▸ Problem to solve
Lines in the records below that contain the word "routing" must each be copied.

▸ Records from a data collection
== Segment start ==

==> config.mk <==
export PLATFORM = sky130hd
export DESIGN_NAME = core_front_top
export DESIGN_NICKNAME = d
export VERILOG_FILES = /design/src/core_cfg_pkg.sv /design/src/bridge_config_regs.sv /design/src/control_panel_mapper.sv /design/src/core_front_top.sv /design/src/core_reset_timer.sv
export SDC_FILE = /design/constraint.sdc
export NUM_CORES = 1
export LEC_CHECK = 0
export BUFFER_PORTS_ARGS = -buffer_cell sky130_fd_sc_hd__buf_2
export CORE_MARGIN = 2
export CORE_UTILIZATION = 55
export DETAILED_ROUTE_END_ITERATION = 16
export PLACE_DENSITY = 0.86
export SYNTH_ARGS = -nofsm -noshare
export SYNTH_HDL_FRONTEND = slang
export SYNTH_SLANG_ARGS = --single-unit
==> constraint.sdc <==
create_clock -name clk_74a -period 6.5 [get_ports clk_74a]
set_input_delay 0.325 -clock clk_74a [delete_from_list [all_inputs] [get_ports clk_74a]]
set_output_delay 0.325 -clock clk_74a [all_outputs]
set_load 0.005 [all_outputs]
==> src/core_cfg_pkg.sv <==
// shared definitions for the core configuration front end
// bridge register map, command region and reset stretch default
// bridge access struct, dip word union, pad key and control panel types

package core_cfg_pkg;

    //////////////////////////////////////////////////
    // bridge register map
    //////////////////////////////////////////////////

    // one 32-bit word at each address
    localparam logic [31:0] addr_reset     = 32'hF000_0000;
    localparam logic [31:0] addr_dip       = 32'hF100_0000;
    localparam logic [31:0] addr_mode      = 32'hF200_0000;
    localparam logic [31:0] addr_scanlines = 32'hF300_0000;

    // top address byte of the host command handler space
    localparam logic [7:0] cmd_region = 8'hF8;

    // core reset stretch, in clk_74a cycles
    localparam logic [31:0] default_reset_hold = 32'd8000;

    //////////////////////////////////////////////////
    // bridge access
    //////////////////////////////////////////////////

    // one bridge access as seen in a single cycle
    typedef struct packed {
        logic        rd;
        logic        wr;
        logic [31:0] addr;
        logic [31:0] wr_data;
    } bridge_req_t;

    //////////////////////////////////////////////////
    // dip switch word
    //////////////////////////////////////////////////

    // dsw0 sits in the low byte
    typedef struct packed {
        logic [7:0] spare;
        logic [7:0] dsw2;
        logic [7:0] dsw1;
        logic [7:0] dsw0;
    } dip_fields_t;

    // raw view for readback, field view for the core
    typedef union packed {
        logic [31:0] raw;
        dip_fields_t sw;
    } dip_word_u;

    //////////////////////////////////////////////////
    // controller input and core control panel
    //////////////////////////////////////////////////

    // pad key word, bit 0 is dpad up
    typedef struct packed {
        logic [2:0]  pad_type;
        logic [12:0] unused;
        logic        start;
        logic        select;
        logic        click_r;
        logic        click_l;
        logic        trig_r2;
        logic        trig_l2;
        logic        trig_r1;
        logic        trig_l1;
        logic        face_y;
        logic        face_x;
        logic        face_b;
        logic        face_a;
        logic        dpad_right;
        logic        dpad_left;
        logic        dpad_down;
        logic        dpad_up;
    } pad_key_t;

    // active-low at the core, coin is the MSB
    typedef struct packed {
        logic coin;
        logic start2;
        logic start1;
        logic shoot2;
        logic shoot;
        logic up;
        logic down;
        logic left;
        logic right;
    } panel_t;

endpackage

== Segment end ==
== Segment start ==

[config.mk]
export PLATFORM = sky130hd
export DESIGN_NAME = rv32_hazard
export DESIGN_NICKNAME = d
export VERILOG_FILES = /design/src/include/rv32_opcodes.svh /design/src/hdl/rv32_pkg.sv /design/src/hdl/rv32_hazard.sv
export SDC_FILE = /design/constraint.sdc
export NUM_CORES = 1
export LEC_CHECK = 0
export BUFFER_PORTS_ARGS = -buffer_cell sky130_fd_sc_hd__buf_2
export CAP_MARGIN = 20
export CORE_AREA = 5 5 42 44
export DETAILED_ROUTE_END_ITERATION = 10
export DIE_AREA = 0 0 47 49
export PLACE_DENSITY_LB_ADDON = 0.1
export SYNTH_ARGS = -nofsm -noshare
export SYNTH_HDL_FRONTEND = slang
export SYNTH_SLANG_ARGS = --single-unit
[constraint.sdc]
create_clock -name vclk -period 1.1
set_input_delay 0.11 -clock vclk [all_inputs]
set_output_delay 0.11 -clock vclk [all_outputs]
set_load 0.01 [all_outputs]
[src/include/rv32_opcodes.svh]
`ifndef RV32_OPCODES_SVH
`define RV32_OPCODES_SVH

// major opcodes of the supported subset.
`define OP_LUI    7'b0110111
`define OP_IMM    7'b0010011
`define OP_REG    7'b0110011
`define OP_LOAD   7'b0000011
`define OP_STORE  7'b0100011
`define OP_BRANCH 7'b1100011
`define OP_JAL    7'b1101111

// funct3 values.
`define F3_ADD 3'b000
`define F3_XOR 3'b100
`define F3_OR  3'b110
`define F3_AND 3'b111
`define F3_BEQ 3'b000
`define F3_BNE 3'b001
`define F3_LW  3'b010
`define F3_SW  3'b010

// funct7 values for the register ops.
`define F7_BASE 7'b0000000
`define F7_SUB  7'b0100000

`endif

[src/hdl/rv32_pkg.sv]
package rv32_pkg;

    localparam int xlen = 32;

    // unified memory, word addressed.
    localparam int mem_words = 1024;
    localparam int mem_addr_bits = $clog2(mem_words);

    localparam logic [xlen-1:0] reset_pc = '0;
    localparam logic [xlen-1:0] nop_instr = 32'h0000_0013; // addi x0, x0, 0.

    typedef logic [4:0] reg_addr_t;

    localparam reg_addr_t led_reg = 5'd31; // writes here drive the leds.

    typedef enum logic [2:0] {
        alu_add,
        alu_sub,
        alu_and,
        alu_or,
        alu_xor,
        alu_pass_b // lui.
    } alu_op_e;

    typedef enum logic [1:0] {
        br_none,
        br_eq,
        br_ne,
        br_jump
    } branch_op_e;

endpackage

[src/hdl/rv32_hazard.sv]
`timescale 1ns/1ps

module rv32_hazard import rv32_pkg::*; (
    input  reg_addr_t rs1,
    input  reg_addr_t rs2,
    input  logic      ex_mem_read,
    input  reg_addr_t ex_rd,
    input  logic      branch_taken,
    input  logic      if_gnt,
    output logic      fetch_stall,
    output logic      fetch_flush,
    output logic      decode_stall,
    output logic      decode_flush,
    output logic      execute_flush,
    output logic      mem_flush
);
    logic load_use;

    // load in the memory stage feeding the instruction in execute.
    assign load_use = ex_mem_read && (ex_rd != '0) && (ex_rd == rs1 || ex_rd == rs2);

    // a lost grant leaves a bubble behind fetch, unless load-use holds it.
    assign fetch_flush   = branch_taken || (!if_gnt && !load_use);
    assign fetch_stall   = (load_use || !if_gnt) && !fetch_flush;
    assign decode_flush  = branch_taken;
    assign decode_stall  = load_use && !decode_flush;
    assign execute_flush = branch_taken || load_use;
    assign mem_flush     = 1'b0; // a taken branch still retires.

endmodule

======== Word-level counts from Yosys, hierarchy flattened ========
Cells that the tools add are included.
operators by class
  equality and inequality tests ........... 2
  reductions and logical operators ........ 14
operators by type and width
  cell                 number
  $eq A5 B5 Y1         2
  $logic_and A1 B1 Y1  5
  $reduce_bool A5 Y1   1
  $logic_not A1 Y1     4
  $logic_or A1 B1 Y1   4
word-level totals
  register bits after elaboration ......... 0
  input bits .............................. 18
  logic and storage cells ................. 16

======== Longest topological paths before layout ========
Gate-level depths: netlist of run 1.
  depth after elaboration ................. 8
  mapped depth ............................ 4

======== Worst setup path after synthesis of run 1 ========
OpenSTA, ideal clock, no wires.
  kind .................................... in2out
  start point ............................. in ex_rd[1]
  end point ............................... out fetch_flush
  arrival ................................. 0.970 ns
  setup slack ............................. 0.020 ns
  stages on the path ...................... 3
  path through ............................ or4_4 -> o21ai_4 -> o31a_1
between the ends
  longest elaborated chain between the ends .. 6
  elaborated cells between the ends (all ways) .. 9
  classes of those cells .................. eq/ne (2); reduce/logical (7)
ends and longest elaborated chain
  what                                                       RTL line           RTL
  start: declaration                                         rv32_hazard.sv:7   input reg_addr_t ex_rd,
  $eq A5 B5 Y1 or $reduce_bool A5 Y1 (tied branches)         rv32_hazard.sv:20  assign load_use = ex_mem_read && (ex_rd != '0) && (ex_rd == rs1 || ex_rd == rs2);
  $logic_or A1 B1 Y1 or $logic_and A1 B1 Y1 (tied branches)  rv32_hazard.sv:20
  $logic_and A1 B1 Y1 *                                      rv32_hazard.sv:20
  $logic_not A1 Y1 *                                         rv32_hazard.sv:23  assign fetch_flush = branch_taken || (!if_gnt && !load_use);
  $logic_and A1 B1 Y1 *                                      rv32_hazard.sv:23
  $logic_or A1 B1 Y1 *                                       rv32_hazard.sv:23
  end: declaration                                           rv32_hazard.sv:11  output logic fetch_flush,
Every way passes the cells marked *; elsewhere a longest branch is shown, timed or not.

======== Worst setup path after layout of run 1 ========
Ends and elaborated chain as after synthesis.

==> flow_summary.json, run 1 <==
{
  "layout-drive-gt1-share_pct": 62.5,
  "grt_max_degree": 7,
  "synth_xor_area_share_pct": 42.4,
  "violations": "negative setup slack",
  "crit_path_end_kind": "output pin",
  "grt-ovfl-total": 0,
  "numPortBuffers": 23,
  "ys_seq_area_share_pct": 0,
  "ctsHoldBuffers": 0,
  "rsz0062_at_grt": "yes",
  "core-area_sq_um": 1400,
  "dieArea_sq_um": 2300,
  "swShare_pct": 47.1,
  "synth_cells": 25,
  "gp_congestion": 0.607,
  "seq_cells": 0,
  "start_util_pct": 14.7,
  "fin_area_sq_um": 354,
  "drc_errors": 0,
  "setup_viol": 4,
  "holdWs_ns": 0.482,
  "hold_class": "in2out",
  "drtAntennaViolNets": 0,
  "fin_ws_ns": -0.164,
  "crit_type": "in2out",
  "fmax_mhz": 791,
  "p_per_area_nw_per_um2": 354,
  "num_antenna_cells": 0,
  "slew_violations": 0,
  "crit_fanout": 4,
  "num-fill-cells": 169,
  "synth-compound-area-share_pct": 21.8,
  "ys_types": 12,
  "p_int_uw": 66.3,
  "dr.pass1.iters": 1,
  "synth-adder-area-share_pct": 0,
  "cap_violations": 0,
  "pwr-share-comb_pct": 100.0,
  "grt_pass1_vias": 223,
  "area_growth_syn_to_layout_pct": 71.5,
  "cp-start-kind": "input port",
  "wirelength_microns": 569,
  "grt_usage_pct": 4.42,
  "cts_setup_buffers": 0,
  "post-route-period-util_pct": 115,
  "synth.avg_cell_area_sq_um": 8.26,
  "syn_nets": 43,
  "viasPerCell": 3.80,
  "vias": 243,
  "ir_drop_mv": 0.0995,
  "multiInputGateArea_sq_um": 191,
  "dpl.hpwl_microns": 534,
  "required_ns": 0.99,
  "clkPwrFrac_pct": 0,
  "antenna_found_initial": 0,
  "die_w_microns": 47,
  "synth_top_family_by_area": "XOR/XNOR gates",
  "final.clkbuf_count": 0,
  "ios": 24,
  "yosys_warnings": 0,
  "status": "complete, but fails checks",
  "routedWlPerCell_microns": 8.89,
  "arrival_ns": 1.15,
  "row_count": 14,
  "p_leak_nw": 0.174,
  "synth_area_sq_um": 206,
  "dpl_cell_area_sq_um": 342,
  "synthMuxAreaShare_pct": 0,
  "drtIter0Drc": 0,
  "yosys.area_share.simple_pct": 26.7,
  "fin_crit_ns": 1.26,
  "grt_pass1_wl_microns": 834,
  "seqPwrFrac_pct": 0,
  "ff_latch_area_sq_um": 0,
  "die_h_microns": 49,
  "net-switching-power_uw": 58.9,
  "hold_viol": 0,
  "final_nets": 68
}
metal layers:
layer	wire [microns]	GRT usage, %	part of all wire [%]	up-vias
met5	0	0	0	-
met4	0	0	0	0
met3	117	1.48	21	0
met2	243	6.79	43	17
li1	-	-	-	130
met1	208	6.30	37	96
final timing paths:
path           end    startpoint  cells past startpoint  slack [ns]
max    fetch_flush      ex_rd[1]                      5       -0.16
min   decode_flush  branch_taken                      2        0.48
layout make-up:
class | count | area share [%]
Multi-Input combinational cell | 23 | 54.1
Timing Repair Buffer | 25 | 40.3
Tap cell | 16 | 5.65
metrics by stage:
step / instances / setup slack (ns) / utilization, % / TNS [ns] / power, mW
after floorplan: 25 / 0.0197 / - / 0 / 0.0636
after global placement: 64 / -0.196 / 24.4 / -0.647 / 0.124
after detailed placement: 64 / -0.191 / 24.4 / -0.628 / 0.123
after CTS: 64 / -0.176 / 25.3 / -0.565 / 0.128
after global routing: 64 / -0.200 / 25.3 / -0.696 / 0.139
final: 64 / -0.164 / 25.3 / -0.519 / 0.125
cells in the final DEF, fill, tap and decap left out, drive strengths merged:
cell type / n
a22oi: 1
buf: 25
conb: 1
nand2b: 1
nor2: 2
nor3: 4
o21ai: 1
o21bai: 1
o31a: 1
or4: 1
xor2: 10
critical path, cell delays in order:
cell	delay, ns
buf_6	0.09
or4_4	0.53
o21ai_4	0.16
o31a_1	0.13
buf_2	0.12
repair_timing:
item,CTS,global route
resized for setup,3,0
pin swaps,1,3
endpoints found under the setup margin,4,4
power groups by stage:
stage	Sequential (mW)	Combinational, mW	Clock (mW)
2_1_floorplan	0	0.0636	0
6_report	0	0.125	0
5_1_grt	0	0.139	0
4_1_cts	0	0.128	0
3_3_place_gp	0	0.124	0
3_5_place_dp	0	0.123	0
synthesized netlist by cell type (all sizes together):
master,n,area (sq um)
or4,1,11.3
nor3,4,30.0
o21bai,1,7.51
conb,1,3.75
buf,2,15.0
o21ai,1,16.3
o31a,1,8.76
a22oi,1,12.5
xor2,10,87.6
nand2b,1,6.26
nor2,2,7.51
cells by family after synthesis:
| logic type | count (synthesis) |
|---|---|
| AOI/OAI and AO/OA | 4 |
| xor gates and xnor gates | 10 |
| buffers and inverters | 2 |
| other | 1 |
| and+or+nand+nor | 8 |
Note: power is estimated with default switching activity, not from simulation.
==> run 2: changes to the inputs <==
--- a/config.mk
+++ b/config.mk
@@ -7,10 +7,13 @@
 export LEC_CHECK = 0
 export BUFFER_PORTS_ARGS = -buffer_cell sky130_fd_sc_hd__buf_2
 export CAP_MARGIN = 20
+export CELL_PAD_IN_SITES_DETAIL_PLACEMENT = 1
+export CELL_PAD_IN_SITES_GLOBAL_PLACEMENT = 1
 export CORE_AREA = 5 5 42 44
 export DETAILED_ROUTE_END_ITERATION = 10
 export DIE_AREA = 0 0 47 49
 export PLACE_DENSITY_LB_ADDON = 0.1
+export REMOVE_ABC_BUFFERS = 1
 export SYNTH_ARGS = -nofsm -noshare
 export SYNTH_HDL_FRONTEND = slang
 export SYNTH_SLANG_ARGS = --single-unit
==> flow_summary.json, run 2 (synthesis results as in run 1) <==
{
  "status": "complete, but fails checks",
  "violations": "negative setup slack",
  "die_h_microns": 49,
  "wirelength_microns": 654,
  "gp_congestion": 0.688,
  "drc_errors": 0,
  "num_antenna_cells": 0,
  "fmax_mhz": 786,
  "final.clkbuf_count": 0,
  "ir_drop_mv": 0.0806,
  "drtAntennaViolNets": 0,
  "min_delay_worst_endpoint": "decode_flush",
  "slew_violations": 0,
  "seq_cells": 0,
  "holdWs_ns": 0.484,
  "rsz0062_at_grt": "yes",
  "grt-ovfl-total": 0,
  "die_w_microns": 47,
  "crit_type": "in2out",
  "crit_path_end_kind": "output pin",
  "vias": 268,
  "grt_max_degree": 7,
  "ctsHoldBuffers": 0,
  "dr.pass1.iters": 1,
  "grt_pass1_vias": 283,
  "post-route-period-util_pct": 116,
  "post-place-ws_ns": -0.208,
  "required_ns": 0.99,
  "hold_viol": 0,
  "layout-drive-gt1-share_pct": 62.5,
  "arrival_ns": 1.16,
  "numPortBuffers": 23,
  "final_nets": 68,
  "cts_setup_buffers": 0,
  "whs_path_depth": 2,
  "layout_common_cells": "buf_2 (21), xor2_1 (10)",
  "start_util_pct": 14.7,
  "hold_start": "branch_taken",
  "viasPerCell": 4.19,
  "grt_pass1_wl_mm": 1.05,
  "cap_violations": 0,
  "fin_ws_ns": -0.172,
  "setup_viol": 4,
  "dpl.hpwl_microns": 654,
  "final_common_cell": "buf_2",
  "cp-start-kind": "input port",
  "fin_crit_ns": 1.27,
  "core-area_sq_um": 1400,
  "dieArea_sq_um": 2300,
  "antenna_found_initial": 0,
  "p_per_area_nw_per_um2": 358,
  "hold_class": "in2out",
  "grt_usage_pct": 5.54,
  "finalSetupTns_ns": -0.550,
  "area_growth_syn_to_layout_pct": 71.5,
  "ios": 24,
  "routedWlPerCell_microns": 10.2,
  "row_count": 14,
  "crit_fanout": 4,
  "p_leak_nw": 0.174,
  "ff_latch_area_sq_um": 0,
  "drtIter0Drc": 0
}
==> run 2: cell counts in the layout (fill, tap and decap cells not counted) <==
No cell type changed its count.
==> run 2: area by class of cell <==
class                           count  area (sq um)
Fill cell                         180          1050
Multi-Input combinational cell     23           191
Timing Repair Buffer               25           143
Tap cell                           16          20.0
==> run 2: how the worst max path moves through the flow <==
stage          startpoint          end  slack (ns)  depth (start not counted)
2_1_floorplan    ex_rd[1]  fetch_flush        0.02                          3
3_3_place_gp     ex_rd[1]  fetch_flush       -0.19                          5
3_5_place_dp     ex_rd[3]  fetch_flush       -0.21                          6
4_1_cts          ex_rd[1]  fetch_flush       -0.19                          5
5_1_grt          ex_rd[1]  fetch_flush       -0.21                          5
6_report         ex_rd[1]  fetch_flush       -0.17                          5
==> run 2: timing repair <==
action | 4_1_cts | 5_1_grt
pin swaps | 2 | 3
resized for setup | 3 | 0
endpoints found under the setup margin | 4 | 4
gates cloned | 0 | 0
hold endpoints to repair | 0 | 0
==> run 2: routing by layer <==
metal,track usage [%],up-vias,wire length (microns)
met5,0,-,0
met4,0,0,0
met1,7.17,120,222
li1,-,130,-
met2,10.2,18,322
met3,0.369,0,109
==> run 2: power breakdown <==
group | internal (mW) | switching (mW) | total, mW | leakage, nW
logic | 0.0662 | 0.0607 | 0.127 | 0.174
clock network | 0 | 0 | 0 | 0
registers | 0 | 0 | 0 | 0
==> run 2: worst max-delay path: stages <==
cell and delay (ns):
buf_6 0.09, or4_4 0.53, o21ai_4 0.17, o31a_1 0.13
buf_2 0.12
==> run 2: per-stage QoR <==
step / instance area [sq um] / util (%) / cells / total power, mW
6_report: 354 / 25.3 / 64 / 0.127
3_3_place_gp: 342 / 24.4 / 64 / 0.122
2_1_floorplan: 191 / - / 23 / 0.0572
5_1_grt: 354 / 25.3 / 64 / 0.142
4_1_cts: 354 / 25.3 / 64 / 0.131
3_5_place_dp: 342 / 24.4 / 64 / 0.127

== Segment end ==

▸ Reply
after global routing: 64 / -0.200 / 25.3 / -0.696 / 0.139
==> run 2: routing by layer <==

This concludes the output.